◆ **Task brief**:
Beginning at the top of the material, repeat each line exactly, and stop once the line with "met3 | 5.642 | 3.6" has been written.

◆ **The records**:
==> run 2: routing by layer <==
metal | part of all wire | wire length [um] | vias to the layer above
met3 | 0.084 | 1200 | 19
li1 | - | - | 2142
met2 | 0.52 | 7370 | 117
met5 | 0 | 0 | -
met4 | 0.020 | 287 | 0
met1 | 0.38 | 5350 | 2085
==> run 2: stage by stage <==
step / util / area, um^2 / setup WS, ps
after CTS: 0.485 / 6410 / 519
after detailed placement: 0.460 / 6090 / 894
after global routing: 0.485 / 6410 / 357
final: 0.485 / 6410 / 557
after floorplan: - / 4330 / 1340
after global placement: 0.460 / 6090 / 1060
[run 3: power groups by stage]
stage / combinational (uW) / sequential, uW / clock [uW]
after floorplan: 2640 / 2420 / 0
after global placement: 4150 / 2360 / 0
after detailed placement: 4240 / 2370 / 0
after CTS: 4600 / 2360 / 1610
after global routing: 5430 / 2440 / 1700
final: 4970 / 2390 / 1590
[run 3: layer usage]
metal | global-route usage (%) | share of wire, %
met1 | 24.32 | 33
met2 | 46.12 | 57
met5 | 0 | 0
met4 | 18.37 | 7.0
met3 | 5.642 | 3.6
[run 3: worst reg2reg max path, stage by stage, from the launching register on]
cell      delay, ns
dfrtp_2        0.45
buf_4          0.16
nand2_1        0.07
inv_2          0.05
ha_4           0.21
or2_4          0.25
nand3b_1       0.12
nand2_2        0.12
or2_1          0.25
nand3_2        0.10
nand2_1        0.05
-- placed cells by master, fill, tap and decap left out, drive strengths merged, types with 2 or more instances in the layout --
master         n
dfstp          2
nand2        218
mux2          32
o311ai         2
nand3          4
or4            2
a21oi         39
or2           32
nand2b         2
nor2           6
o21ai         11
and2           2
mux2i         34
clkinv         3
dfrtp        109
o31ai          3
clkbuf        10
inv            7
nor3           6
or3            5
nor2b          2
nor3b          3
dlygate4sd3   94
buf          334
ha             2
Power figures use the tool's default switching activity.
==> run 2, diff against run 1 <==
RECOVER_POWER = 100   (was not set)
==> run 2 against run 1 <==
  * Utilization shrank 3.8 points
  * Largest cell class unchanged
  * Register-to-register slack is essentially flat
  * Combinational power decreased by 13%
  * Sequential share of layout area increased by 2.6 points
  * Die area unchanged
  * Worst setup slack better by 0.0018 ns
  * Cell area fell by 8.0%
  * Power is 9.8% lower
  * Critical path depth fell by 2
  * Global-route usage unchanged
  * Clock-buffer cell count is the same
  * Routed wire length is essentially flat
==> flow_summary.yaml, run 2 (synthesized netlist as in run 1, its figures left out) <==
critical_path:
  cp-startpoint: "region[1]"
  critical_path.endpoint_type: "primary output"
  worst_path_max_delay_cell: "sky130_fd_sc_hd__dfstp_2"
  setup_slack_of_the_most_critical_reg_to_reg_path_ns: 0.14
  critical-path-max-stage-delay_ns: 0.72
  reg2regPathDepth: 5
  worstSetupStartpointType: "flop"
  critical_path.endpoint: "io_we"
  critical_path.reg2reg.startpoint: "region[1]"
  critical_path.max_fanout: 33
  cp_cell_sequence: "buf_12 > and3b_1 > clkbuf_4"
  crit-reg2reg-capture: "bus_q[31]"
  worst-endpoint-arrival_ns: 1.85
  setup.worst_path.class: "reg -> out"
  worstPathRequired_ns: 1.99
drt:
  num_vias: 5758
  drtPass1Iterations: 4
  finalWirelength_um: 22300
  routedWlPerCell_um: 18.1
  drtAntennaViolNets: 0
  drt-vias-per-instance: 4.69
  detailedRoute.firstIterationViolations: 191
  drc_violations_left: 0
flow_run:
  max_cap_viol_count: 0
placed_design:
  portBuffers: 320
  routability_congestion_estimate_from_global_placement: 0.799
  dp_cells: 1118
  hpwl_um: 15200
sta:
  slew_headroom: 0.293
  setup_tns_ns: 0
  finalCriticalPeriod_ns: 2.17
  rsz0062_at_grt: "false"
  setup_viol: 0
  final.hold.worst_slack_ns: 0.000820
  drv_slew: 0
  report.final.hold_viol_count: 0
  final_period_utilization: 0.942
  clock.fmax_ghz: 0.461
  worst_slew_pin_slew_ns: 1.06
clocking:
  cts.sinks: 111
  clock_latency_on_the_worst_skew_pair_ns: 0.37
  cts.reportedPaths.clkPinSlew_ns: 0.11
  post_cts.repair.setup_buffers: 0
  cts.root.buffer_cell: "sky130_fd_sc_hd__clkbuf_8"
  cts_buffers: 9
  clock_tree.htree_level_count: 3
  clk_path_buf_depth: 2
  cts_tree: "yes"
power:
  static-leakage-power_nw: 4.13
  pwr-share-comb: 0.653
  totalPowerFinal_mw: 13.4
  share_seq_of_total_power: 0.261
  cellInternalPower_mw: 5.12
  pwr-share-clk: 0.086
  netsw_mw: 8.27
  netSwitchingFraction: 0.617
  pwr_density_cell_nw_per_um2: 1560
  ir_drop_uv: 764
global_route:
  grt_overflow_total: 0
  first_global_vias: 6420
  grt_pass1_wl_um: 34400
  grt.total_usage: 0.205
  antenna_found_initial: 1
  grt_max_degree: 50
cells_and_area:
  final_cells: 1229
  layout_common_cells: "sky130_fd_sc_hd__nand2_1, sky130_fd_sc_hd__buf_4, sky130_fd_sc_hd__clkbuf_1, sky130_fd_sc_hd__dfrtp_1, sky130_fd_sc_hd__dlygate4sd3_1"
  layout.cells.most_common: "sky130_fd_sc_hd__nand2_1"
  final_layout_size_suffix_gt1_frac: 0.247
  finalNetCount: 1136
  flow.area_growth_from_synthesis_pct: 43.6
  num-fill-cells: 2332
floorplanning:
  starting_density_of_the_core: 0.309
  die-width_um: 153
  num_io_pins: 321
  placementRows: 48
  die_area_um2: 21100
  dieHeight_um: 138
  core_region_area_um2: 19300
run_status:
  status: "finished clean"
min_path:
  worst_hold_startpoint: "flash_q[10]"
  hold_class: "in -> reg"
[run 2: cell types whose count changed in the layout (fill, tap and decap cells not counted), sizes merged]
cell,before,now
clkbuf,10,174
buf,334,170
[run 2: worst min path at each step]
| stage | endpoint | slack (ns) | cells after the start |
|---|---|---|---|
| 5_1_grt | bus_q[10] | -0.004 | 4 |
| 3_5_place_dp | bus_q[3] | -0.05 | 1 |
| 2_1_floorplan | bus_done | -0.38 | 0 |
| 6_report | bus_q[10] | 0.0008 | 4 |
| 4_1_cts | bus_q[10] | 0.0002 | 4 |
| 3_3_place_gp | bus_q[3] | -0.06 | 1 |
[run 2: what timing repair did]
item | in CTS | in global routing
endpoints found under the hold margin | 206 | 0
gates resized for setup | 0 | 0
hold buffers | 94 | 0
### src/rtl/nibbler_dbg_pkg.sv
// Shared definitions for the Nibbler debug/run controller: command codes,
// sequencer states and default widths.
package nibbler_dbg_pkg;

  localparam int DEF_PC_W   = 12;
  localparam int DEF_STEP_W = 8;
  localparam int DEF_CNT_W  = 16;

  localparam logic [2:0] CMD_NOP    = 3'd0;
  localparam logic [2:0] CMD_RUN    = 3'd1;
  localparam logic [2:0] CMD_HALT   = 3'd2;
  localparam logic [2:0] CMD_STEP   = 3'd3;
  localparam logic [2:0] CMD_SET_BP = 3'd4;
  localparam logic [2:0] CMD_CLR_BP = 3'd5;
  localparam logic [2:0] CMD_CLR_CNT = 3'd6;

  typedef enum logic [2:0] {
    HALT     = 3'd0,
    RUN      = 3'd1,
    STOPPING = 3'd2,
    STEP     = 3'd3,
    BRK      = 3'd4
  } run_state_t;

endpackage

### src/rtl/nibbler_run_ctrl_if.sv
// Debug command port of the Nibbler run controller.
interface nibbler_run_ctrl_if #(
  parameter int PC_W = nibbler_dbg_pkg::DEF_PC_W
) ();

  logic            cmd_valid;
  logic [2:0]      cmd;
  logic [PC_W-1:0] cmd_arg;
  logic            cmd_ready;

  modport master (output cmd_valid, output cmd, output cmd_arg, input cmd_ready);
  modport slave  (input cmd_valid, input cmd, input cmd_arg, output cmd_ready);

endinterface

### src/rtl/nibbler_bp_match.sv
// Single PC breakpoint: address register, enable flag and equality match.
module nibbler_bp_match #(
  parameter int PC_W = nibbler_dbg_pkg::DEF_PC_W
) (
  input  logic            clock,
  input  logic            reset,
  input  logic            i_set,
  input  logic            i_clr,
  input  logic [PC_W-1:0] i_addr,
  input  logic [PC_W-1:0] i_pc,
  output logic            o_en,
  output logic            o_match
);

  logic            r_bp_en;
  logic [PC_W-1:0] r_bp_addr;

  always_ff @(posedge clock or negedge reset) begin
    if (!reset) begin
      r_bp_en   <= 1'b0;
      r_bp_addr <= '0;
    end else if (i_set) begin
      r_bp_en   <= 1'b1;
      r_bp_addr <= i_addr;
    end else if (i_clr) begin
      r_bp_en   <= 1'b0;
    end
  end

  assign o_en    = r_bp_en;
  assign o_match = r_bp_en && (i_pc == r_bp_addr);

endmodule
### src/rtl/nap_timer.sv
// Nap timer responder: latches an auto or keypad-entered duration, counts it
// down in mm:ss while the controller is in sleep, and flags expiry.
module nap_timer
  import nap_timer_pkg::*;
#(
  parameter int CLK_FREQ = 50_000_000,
  parameter int AUTO_MIN = 20
) (
  input  logic        clock,
  input  logic        reset,
  nap_timer_if.slave  nap
);

  nap_state_e state_q, state_d;
  logic [6:0] min_q, min_d;
  logic [5:0] sec_q, sec_d;
  logic [3:0] tens_q, tens_d;
  logic [3:0] ones_q, ones_d;
  logic       setting_q;
  logic       sleep_done_q;

  logic       clr;
  logic       tick;
  logic [6:0] entry_val;

  assign clr       = nap.init | nap.enCancel;
  assign entry_val = 7'(tens_q) * 7'd10 + 7'(ones_q);

  // The prescaler is held at zero outside COUNT so every nap starts on a fresh second.
  nap_timer_sec_prescaler #(.CLK_FREQ(CLK_FREQ)) u_prescaler (
    .clock  (clock),
    .reset  (reset),
    .clear  (clr || (state_q != ST_COUNT)),
    .enable ((state_q == ST_COUNT) && nap.enSleep),
    .tick   (tick)
  );

  always_comb begin
    state_d = state_q;
    min_d   = min_q;
    sec_d   = sec_q;
    tens_d  = tens_q;
    ones_d  = ones_q;

    if (clr) begin
      state_d = ST_IDLE;
      min_d   = '0;
      sec_d   = '0;
      tens_d  = '0;
      ones_d  = '0;
    end else begin
      case (state_q)
        ST_IDLE, ST_MANUAL: begin
          if (nap.enAutoSetting) begin
            state_d = ST_READY;
            min_d   = 7'(AUTO_MIN);
            sec_d   = '0;
          end else if (state_q == ST_IDLE) begin
            if (nap.enManualSetting) begin
              state_d = ST_MANUAL;
              tens_d  = '0;
              ones_d  = '0;
            end
          end else if (nap.keyValid) begin
            if (is_digit(nap.keyCode)) begin
              tens_d = ones_q;
              ones_d = nap.keyCode;
            end else if (nap.keyCode == KEY_CONFIRM && entry_val != 7'd0) begin
              state_d = ST_READY;
              min_d   = entry_val;
              sec_d   = '0;
            end
          end
        end
        ST_READY: begin
          if (nap.enSleep) state_d = ST_COUNT;
        end
        ST_COUNT: begin
          if (tick) begin
            if (sec_q != 6'd0) begin
              sec_d = sec_q - 6'd1;
              if (min_q == 7'd0 && sec_q == 6'd1) state_d = ST_DONE;
            end else begin
              sec_d = SEC_MAX;
              min_d = min_q - 7'd1;
            end
          end
        end
        ST_DONE: ;
        default: state_d = ST_IDLE;
      endcase
    end
  end

  always_ff @(posedge clock) begin
    if (reset) begin
      state_q      <= ST_IDLE;
      min_q        <= '0;
      sec_q        <= '0;
      tens_q       <= '0;
      ones_q       <= '0;
      setting_q    <= 1'b0;
      sleep_done_q <= 1'b0;
    end else begin
      state_q      <= state_d;
      min_q        <= min_d;
      sec_q        <= sec_d;
      tens_q       <= tens_d;
      ones_q       <= ones_d;
      setting_q    <= (state_d == ST_READY);
      sleep_done_q <= (state_d == ST_DONE);
    end
  end

  assign nap.completeSetting = setting_q;
  assign nap.completeSleep   = sleep_done_q;
  assign nap.remainMin       = min_q;
  assign nap.remainSec       = sec_q;
  assign nap.state           = state_q;

endmodule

◆ **Written answer**:
==> run 2: routing by layer <==
metal | part of all wire | wire length [um] | vias to the layer above
met3 | 0.084 | 1200 | 19
li1 | - | - | 2142
met2 | 0.52 | 7370 | 117
met5 | 0 | 0 | -
met4 | 0.020 | 287 | 0
met1 | 0.38 | 5350 | 2085
==> run 2: stage by stage <==
step / util / area, um^2 / setup WS, ps
after CTS: 0.485 / 6410 / 519
after detailed placement: 0.460 / 6090 / 894
after global routing: 0.485 / 6410 / 357
final: 0.485 / 6410 / 557
after floorplan: - / 4330 / 1340
after global placement: 0.460 / 6090 / 1060
[run 3: power groups by stage]
stage / combinational (uW) / sequential, uW / clock [uW]
after floorplan: 2640 / 2420 / 0
after global placement: 4150 / 2360 / 0
after detailed placement: 4240 / 2370 / 0
after CTS: 4600 / 2360 / 1610
after global routing: 5430 / 2440 / 1700
final: 4970 / 2390 / 1590
[run 3: layer usage]
metal | global-route usage (%) | share of wire, %
met1 | 24.32 | 33
met2 | 46.12 | 57
met5 | 0 | 0
met4 | 18.37 | 7.0
met3 | 5.642 | 3.6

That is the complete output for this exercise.